I won’t name any names, but I know of a very large company that runs very large Google SEM campaigns–search engine optimization marketing campaigns. They enabled a Google auto-bidder, and in beta it worked great, and they were making more money and better returns on their ad spend and their campaigns. But in production, they started introducing bad data to the algorithm by accident, because they didn’t have the right tests. It went so badly they missed their quarter. And this was not a small company. This is a top 20 buyer of ad spend. Bad quality matters.

I equate data quality tests to smoke detectors. What’s the value of the smoke detector? But it’s a hard sell sometimes when people say, “I don’t have a smoke detector, and nothing’s happened, so I don’t really need one.” They might think that until it’s too late.

“I equate data quality tests to smoke detectors.”

Next is system reliability. Is the warehouse loaded on time? Is there a lag in the data? Reliability means having good answers for questions like these.

User experience, because I think that analytics is an inherently creative endeavor, and we talked about that question of evolution a little bit earlier in our discussion.

When an artist or someone is engaged in a creative process, if they struggle with their tools, it tamps down the creativity. The manual focus isn’t working on your camera. You don’t have the proper lenses. Your brushes are all dried out. As a cook, your knives are dull. It affects everything. So, I believe that if I build a better user experience for users, they will spin the analytics flywheel a little faster so they get more output, and they’ll get better question evolution. Over time, you should get logarithmic effects. If you can answer questions faster and your questions are getting better, that should give us some really good return.

Being Smart about Data Coverage

Data Culpa:  And last pillar was—

Gordon Wong:  Data coverage. What data is in the system? So funny enough, I put that last. And sometimes when I tell users that, people say, ‘Data coverage the last thing? Why?’ I’m like, yeah, because if we are thinking with agility, we want to actually have the minimum data necessary to answer your question, not the maximum amount. And the reason I say that is because there’s so much data.

“I put data coverage last . . . because if we are thinking with agility, we want to actually have the minimum data necessary to answer your question, not the maximum amount.”

I’ll use Fitbit as an example. We had a petabyte of data, and I could say to the users, “Here, give me a year to take care of this. Let me load all of this, and then I’ll start answering questions.” And if they’re smart, they should say, “How about a sample? Because we don’t want to wait a year.”

Data Culpa:  You’re asking, “What are we trying to solve?”, and then saying, “Let’s figure out how much data we need to solve that.”

Gordon Wong:  Right. How about 1% or 1/10 of 1% for a 1% cohort for last week?

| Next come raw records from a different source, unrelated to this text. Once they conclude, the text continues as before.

[config.mk]
export PLATFORM = sky130hd
export DESIGN_NAME = ej32_mem_arb
export DESIGN_NICKNAME = d
export VERILOG_FILES = /design/src/rtl/ej32_pkg.sv /design/src/rtl/ej32_arb_starve.sv /design/src/rtl/ej32_mem_arb.sv
export SDC_FILE = /design/constraint.sdc
export NUM_CORES = 1
export LEC_CHECK = 0
export CAP_MARGIN = 20
export CELL_PAD_IN_SITES_DETAIL_PLACEMENT = 1
export CELL_PAD_IN_SITES_GLOBAL_PLACEMENT = 2
export CORE_MARGIN = 2
export CORE_UTILIZATION = 24
export CTS_CLUSTER_SIZE = 25
export DETAILED_ROUTE_END_ITERATION = 10
export GPL_ROUTABILITY_DRIVEN = 0
export PLACE_DENSITY_LB_ADDON = 0.1
export SYNTH_ARGS = -nofsm -noshare
export SYNTH_HDL_FRONTEND = slang
export SYNTH_SLANG_ARGS = --single-unit
export TNS_END_PERCENT = 100
[constraint.sdc]
create_clock -name clk -period 6.7 [get_ports clk]
set_clock_uncertainty 0.15 [all_clocks]
set_input_delay 2.01 -clock clk [delete_from_list [all_inputs] [get_ports clk]]
set_output_delay 2.01 -clock clk [all_outputs]
set_load 0.02 [all_outputs]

Then I could say, “We can get that in a couple days.” As opposed to saying, “Let’s wait a year and let me invent some new technology to handle this much data.”

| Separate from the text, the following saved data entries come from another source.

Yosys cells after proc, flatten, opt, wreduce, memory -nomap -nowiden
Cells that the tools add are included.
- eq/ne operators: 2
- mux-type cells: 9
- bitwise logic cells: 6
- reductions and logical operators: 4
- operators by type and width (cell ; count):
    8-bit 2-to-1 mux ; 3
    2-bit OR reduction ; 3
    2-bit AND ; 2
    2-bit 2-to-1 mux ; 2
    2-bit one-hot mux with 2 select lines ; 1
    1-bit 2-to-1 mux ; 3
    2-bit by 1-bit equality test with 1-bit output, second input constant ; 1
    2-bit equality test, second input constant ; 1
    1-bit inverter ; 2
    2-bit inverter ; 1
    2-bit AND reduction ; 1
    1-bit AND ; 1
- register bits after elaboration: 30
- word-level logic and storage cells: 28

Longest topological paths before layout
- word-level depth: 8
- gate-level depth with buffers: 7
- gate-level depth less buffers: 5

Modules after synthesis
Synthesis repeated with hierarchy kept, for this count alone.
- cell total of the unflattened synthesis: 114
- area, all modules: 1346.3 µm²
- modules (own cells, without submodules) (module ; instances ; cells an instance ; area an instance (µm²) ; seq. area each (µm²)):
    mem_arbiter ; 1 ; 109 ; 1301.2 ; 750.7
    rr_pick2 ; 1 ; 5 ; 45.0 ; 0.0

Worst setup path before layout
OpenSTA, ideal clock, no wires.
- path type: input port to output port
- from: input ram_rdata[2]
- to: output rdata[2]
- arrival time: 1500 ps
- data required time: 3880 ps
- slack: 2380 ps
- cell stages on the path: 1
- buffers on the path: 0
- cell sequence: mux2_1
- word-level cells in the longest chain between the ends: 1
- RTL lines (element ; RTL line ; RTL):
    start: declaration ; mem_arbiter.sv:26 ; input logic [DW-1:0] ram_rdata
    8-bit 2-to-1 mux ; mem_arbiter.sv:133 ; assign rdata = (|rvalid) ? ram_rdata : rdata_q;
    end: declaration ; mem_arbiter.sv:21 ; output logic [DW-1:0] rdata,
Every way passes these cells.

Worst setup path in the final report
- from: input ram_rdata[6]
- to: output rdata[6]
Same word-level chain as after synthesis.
===== src/flat_wrapper.sv =====
// flat-port wrapper written by rule: the top's interface ports become plain ports
module regfile_write_arbiter_flat 
#(
   parameter int NUM_REQ = 4,
   parameter int AW      = 5,
   parameter int DW      = 32
)
  (Clk_i, Reset_i, ptr_o, bus_io_Hold, bus_io_ReqValid, bus_io_ReqAddr, bus_io_ReqData, bus_io_ReqReady, bus_io_RegWrite, bus_io_WriteRegister, bus_io_WriteData, bus_io_PendValid, bus_io_GrantId);
  regfile_write_arbiter_if #(.NUM_REQ(NUM_REQ), .AW(AW), .DW(DW)) bus_io_i ();
  input  logic Clk_i;
  input  logic Reset_i;
  output logic [2:0] ptr_o;
  input wire logic [$bits(bus_io_i.Hold)-1:0] bus_io_Hold;
  input wire logic [$bits(bus_io_i.ReqValid)-1:0] bus_io_ReqValid;
  input wire logic [$bits(bus_io_i.ReqAddr)-1:0] bus_io_ReqAddr;
  input wire logic [$bits(bus_io_i.ReqData)-1:0] bus_io_ReqData;
  output wire logic [$bits(bus_io_i.ReqReady)-1:0] bus_io_ReqReady;
  output wire logic [$bits(bus_io_i.RegWrite)-1:0] bus_io_RegWrite;
  output wire logic [$bits(bus_io_i.WriteRegister)-1:0] bus_io_WriteRegister;
  output wire logic [$bits(bus_io_i.WriteData)-1:0] bus_io_WriteData;
  output wire logic [$bits(bus_io_i.PendValid)-1:0] bus_io_PendValid;
  output wire logic [$bits(bus_io_i.GrantId)-1:0] bus_io_GrantId;
  assign bus_io_i.Hold = bus_io_Hold;
  assign bus_io_i.ReqValid = bus_io_ReqValid;
  assign bus_io_i.ReqAddr = bus_io_ReqAddr;
  assign bus_io_i.ReqData = bus_io_ReqData;
  assign bus_io_ReqReady = bus_io_i.ReqReady;
  assign bus_io_RegWrite = bus_io_i.RegWrite;
  assign bus_io_WriteRegister = bus_io_i.WriteRegister;
  assign bus_io_WriteData = bus_io_i.WriteData;
  assign bus_io_PendValid = bus_io_i.PendValid;
  assign bus_io_GrantId = bus_io_i.GrantId;
  regfile_write_arbiter #(.NUM_REQ(NUM_REQ), .AW(AW), .DW(DW)) u_core (.Clk_i(Clk_i), .Reset_i(Reset_i), .bus_io(bus_io_i), .ptr_o(ptr_o));
endmodule
==> config.mk <==
export PLATFORM = sky130hd
export DESIGN_NAME = spi_reg_ctrl
export DESIGN_NICKNAME = d
export VERILOG_FILES = /design/src/rtl/spi_reg_ctrl.sv
export SDC_FILE = /design/constraint.sdc
export NUM_CORES = 1
export LEC_CHECK = 0
export ABC_CLOCK_PERIOD_IN_PS = 1800
export BUFFER_PORTS_ARGS = -buffer_cell sky130_fd_sc_hd__buf_4
export CORE_ASPECT_RATIO = 1.5
export CORE_UTILIZATION = 48
export DETAILED_ROUTE_END_ITERATION = 8
export PLACE_DENSITY = 0.79
export RECOVER_POWER = 25
export SLEW_MARGIN = 0
export SYNTH_ARGS = -nofsm -noshare
export SYNTH_HDL_FRONTEND = slang
export SYNTH_SLANG_ARGS = --single-unit
==> constraint.sdc <==
create_clock -name clk -period 1.8 [get_ports clk]
set_input_delay 0.27 -clock clk [delete_from_list [all_inputs] [get_ports clk]]
set_output_delay 0.27 -clock clk [all_outputs]
set_load 0.02 [all_outputs]
==> src/rtl/spi_reg_ctrl.sv <==
// SPI command sequencer: decodes a command byte per CS frame and
// streams bytes into or out of a register bank with auto-increment.
module spi_reg_ctrl #(
  parameter int         ADDR_W      = 7,
  parameter logic [7:0] STATUS_BYTE = 8'hA5
) (
  input  logic              clk,
  input  logic              reset,
  input  logic              spi_cs_n,
  input  logic              rx_dv,
  input  logic [7:0]        rx_byte,
  output logic [7:0]        tx_byte,
  output logic [ADDR_W-1:0] reg_addr,
  output logic [7:0]        reg_wdata,
  output logic              reg_we,
  output logic              reg_re,
  input  logic [7:0]        reg_rdata,
  output logic              busy,
  output logic              frame_done
);

  typedef enum logic [2:0] {
    IDLE,
    WRITE,
    FETCH,
    CAPTURE,
    READ
  } state_t;

  state_t            state;
  logic [ADDR_W-1:0] addr;
  logic              cs_m;
  logic              cs_s;
  logic              cs_d;
  logic              armed;
  logic              block;
  logic              cs_end;

  assign cs_end = cs_s & ~cs_d;
  assign busy   = (state != IDLE);

  // block lifts on a CS rising edge, or once CS is seen high after reset
  always_ff @(posedge clk or posedge reset) begin
    if (reset) begin
      cs_m  <= 1'b1;
      cs_s  <= 1'b1;
      cs_d  <= 1'b1;
      armed <= 1'b0;
      block <= 1'b1;
    end else begin
      cs_m  <= spi_cs_n;
      cs_s  <= cs_m;
      cs_d  <= cs_s;
      armed <= 1'b1;
      if (cs_end || (armed && cs_m && cs_s))
        block <= 1'b0;
    end
  end

  always_ff @(posedge clk or posedge reset) begin
    if (reset) begin
      state      <= IDLE;
      addr       <= '0;
      reg_addr   <= '0;
      reg_wdata  <= '0;
      reg_we     <= 1'b0;
      reg_re     <= 1'b0;
      frame_done <= 1'b0;
      tx_byte    <= STATUS_BYTE;
    end else begin
      reg_we     <= 1'b0;
      reg_re     <= 1'b0;
      frame_done <= 1'b0;
      unique case (state)
        IDLE: begin
          tx_byte <= STATUS_BYTE;
          if (rx_dv && !cs_s && !block) begin
            addr <= rx_byte[ADDR_W-1:0];
            if (rx_byte[7]) begin
              state   <= WRITE;
              tx_byte <= 8'h00;
            end else begin
              state    <= FETCH;
              reg_re   <= 1'b1;
              reg_addr <= rx_byte[ADDR_W-1:0];
            end
          end
        end
        WRITE: begin
          if (rx_dv) begin
            reg_we    <= 1'b1;
            reg_wdata <= rx_byte;
            reg_addr  <= addr;
            addr      <= addr + ADDR_W'(1);
          end
        end
        FETCH: state <= CAPTURE;
        CAPTURE: begin
          tx_byte <= reg_rdata;
          addr    <= addr + ADDR_W'(1);
          state   <= READ;
        end
        READ: begin
          // no new fetch may start once the frame is ending
          if (rx_dv && !cs_end) begin
            state    <= FETCH;
            reg_re   <= 1'b1;
            reg_addr <= addr;
          end
        end
        default: state <= IDLE;
      endcase
      if (cs_end && state != IDLE) begin
        state      <= IDLE;
        frame_done <= 1'b1;
        tx_byte    <= STATUS_BYTE;
      end
    end
  end

endmodule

Data Quality: Testing and Monitoring

Data Culpa:  So far, you’ve talked about why data quality is important, and you’ve talked about the idea of testing and taking a very focused approach to inquiries. I assume that when you’re working on a project, you’re building tests for quality, along with tests for reliability and all the other pillars in your approach. Can you talk about what works and what doesn’t work in data tests, given the current state of technology?

Gordon Wong:  Sure. So, it turns out that solution that I build the most for in analytics is still data warehousing. It seems shocking to me that 30 years later, we’re still doing data warehousing, but so far, it’s still a practical solution. The trick to data warehousing has always been about being a reductionist and about doing the basics well. Because the scale will kill you otherwise, if you don’t to the basics well.

And so, when it comes to data quality, I divide the work into two areas, testing and monitoring. And my distinction is testing is, did I get the right outcome? That’s my final quality check. And if I’m only doing one thing, if I only have enough time and resources to do one thing, I test the outcome, the very end.

It doesn’t tell you where something went wrong, but at least tells you whether or not the product is usable for an end-user. And you have to think like a user.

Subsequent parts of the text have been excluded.